----- Material for this task -----

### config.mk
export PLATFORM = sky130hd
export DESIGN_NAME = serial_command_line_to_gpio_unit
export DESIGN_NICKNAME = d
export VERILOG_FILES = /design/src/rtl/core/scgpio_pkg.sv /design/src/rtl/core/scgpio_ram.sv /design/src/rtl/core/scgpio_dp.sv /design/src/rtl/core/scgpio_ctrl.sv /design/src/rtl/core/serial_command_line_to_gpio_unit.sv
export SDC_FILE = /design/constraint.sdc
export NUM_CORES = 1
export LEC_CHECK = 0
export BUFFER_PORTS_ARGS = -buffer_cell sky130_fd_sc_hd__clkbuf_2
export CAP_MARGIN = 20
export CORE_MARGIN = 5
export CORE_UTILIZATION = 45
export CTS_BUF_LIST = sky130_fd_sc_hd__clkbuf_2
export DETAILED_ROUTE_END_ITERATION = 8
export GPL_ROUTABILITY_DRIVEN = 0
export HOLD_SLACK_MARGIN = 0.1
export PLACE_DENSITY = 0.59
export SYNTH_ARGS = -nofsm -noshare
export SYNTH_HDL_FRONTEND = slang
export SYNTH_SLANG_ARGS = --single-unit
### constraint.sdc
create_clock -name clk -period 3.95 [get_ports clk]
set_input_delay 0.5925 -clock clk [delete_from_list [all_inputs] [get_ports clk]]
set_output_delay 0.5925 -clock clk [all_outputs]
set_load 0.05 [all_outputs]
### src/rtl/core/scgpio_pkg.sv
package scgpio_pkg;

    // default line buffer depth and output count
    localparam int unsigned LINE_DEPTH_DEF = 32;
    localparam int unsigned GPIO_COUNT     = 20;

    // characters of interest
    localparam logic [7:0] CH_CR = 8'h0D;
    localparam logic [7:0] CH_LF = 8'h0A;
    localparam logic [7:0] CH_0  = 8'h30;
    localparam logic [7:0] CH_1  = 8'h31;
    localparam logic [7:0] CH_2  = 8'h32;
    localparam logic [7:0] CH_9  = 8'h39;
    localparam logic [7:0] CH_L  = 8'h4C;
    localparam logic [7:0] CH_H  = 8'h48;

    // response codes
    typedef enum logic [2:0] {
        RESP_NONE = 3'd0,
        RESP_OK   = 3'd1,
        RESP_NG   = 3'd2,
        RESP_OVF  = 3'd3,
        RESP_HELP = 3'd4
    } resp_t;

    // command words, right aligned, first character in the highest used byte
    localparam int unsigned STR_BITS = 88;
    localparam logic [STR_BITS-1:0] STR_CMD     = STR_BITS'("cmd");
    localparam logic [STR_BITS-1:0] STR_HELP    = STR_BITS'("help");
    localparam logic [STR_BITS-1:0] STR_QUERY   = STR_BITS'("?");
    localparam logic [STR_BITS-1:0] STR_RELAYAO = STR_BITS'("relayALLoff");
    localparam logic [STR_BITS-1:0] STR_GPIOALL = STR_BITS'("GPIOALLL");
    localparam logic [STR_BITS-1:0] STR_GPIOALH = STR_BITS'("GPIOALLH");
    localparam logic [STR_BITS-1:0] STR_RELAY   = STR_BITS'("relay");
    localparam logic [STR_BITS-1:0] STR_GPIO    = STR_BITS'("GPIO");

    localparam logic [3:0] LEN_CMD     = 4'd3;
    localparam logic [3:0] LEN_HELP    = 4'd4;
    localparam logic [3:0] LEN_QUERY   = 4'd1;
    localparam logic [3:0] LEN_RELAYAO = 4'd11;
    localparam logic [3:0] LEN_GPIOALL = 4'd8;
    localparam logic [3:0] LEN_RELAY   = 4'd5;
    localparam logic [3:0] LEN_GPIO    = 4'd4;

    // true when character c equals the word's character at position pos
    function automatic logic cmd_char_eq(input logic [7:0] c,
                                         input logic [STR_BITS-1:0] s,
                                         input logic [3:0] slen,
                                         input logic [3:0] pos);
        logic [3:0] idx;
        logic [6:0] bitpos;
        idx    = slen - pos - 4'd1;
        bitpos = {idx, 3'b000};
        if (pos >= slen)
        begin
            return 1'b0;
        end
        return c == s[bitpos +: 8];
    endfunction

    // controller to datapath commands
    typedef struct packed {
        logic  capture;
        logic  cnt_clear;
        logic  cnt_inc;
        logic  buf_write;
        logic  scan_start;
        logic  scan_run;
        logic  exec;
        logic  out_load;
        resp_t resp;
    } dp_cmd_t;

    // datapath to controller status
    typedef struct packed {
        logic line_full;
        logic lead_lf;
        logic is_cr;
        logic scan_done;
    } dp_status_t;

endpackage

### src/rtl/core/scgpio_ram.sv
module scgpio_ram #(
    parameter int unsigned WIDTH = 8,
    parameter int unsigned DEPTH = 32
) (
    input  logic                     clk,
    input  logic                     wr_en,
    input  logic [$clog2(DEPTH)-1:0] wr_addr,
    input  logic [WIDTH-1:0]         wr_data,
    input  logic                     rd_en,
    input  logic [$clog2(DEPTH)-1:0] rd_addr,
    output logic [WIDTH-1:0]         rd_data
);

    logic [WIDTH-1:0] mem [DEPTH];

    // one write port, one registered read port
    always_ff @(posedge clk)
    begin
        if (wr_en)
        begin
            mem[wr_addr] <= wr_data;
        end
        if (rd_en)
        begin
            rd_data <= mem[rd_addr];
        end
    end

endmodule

-----
----- Material for this task -----

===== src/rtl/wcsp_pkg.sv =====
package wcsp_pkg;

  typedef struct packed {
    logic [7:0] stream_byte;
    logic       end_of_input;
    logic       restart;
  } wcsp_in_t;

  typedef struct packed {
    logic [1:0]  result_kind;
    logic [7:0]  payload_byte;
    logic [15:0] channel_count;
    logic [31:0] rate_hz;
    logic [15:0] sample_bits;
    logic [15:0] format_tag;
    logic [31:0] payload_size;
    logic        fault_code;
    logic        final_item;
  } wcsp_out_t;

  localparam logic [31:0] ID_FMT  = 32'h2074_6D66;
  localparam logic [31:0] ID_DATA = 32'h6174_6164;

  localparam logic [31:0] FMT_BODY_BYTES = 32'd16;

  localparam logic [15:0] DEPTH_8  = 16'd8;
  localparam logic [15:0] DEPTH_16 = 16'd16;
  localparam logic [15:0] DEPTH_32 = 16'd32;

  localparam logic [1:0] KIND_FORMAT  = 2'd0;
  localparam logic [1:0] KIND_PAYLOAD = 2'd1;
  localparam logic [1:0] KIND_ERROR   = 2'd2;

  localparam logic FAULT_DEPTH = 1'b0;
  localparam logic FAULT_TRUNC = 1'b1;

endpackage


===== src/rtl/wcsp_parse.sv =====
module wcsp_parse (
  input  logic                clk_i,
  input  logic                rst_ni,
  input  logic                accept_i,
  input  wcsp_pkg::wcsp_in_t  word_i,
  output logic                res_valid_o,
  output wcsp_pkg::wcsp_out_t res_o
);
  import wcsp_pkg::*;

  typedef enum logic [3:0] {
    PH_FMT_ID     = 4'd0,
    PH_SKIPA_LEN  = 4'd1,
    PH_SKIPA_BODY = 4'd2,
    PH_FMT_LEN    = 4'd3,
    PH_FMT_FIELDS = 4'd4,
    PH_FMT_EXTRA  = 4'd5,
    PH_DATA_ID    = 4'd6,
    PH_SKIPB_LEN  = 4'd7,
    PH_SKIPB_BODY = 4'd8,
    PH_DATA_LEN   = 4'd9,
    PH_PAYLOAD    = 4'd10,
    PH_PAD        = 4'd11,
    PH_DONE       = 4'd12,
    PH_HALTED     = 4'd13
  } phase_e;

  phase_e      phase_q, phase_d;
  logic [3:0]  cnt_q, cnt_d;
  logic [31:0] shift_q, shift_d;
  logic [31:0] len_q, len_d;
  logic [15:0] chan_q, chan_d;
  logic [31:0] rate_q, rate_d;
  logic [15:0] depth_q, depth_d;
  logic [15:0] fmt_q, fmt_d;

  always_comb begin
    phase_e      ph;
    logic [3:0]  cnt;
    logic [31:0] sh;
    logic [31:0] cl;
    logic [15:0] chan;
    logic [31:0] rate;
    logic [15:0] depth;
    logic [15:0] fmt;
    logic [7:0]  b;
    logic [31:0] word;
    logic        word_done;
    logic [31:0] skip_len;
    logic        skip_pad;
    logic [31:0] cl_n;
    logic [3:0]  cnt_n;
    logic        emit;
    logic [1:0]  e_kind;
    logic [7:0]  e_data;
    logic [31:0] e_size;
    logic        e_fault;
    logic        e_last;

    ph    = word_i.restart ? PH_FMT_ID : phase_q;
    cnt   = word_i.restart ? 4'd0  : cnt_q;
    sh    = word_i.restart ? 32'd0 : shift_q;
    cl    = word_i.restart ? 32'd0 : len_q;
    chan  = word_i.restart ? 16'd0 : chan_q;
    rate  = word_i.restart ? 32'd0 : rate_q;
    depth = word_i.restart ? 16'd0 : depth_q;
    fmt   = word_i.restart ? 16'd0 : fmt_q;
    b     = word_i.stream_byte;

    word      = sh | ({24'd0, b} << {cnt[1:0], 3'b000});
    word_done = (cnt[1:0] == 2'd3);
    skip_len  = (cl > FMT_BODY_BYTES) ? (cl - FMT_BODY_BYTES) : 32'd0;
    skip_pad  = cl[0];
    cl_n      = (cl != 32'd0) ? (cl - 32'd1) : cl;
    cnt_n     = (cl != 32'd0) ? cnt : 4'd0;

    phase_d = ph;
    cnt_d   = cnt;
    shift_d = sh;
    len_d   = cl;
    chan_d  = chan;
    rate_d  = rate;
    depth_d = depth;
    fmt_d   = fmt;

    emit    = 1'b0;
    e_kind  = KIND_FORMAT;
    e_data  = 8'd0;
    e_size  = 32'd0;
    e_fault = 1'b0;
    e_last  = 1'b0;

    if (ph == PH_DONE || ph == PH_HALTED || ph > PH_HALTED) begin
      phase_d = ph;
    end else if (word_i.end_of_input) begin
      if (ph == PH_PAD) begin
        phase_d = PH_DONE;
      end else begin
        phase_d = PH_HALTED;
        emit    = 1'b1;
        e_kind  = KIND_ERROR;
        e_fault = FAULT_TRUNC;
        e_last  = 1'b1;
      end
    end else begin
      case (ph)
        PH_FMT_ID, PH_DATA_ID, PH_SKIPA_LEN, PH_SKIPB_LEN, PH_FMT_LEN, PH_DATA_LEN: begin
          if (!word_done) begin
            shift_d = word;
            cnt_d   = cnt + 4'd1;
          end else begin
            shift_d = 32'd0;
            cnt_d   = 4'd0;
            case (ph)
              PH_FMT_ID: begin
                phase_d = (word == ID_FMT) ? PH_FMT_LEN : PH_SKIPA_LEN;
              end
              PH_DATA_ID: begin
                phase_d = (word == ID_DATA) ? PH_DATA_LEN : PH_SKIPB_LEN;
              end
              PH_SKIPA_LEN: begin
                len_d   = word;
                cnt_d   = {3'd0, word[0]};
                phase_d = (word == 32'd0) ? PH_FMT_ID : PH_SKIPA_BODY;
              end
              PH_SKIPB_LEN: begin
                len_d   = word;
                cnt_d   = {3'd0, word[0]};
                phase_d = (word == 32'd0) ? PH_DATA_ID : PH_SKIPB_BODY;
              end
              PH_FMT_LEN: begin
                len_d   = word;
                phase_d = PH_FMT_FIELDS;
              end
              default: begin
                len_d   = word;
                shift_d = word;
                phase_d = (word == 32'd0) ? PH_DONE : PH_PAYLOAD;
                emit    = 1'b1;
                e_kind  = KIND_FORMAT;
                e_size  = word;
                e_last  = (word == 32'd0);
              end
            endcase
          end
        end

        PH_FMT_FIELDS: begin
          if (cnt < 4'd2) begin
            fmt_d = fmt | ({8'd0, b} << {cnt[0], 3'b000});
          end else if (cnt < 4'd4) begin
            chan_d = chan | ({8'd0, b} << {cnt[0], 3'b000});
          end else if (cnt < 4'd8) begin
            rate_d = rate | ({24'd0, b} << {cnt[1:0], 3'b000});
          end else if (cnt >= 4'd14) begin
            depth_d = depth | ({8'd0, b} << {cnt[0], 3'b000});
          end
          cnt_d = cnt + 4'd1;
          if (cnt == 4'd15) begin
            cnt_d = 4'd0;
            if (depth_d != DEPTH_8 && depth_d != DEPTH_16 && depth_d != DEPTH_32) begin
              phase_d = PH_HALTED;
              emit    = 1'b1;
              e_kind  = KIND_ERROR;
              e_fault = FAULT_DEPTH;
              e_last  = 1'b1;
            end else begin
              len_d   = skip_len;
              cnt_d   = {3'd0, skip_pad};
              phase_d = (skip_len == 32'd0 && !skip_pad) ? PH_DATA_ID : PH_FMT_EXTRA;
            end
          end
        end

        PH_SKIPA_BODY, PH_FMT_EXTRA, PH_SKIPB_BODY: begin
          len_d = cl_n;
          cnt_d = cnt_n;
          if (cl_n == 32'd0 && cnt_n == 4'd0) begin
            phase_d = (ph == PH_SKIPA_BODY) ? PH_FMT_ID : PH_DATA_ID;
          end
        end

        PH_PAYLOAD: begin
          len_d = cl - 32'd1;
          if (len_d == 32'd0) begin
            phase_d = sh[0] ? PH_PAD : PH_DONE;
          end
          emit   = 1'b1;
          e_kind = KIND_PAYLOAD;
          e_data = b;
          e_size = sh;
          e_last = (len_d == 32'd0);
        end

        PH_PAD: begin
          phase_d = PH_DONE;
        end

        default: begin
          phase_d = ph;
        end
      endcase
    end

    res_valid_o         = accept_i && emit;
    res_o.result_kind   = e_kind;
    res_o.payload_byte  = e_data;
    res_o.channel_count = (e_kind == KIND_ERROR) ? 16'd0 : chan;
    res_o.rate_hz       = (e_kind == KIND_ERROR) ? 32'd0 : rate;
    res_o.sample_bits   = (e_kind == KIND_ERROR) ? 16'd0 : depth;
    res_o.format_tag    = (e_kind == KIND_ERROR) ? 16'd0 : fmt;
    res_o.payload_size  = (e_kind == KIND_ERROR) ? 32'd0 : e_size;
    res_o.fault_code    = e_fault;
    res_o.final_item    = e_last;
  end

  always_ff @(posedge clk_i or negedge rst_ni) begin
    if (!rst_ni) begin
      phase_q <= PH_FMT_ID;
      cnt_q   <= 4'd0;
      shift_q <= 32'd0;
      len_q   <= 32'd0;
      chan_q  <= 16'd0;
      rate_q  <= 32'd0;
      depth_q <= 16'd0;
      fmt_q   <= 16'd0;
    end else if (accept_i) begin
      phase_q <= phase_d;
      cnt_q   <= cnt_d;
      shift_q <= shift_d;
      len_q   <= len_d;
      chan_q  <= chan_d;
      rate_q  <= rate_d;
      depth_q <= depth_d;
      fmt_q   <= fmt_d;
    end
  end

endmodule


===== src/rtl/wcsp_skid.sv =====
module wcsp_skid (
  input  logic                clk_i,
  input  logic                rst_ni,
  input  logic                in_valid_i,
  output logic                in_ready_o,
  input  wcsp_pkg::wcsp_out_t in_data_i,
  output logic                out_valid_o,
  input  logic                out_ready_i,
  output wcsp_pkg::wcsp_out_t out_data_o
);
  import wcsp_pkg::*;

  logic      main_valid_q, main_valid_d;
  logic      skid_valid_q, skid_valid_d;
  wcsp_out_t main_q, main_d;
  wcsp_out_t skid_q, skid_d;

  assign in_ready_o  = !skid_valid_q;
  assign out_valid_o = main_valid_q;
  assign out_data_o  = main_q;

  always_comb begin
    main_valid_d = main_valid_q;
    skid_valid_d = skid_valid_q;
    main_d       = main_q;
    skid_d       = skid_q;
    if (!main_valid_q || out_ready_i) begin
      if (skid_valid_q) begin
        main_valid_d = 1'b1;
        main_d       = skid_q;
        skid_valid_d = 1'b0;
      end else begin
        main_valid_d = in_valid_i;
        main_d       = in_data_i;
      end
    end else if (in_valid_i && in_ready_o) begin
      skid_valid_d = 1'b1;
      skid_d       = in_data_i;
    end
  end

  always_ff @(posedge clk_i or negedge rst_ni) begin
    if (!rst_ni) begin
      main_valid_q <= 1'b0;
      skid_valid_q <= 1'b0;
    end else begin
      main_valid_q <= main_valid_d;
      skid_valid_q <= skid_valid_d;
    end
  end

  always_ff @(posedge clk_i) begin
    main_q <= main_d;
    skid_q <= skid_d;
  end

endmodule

-----
----- Material for this task -----

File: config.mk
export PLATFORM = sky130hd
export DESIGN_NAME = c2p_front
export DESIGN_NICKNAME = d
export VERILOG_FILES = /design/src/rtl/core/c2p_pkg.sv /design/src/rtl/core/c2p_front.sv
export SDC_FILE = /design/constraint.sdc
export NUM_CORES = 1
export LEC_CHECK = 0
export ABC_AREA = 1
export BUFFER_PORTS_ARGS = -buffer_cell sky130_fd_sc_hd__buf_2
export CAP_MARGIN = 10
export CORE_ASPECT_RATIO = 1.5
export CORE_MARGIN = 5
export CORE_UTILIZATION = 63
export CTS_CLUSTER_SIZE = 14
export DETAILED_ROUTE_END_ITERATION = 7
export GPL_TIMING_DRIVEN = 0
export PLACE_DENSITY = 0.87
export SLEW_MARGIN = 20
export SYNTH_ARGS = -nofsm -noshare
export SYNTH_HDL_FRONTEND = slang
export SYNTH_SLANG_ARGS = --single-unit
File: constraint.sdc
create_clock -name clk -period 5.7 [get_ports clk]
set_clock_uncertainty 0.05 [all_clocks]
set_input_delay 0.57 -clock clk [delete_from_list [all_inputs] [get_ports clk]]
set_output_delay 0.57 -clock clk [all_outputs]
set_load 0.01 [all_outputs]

-----

**What to produce**
The response must contain every line from the listing above in which the string "posedge" appears.

**Solution to the problem**
    always_ff @(posedge clk)
  always_ff @(posedge clk_i or negedge rst_ni) begin
  always_ff @(posedge clk_i or negedge rst_ni) begin
  always_ff @(posedge clk_i) begin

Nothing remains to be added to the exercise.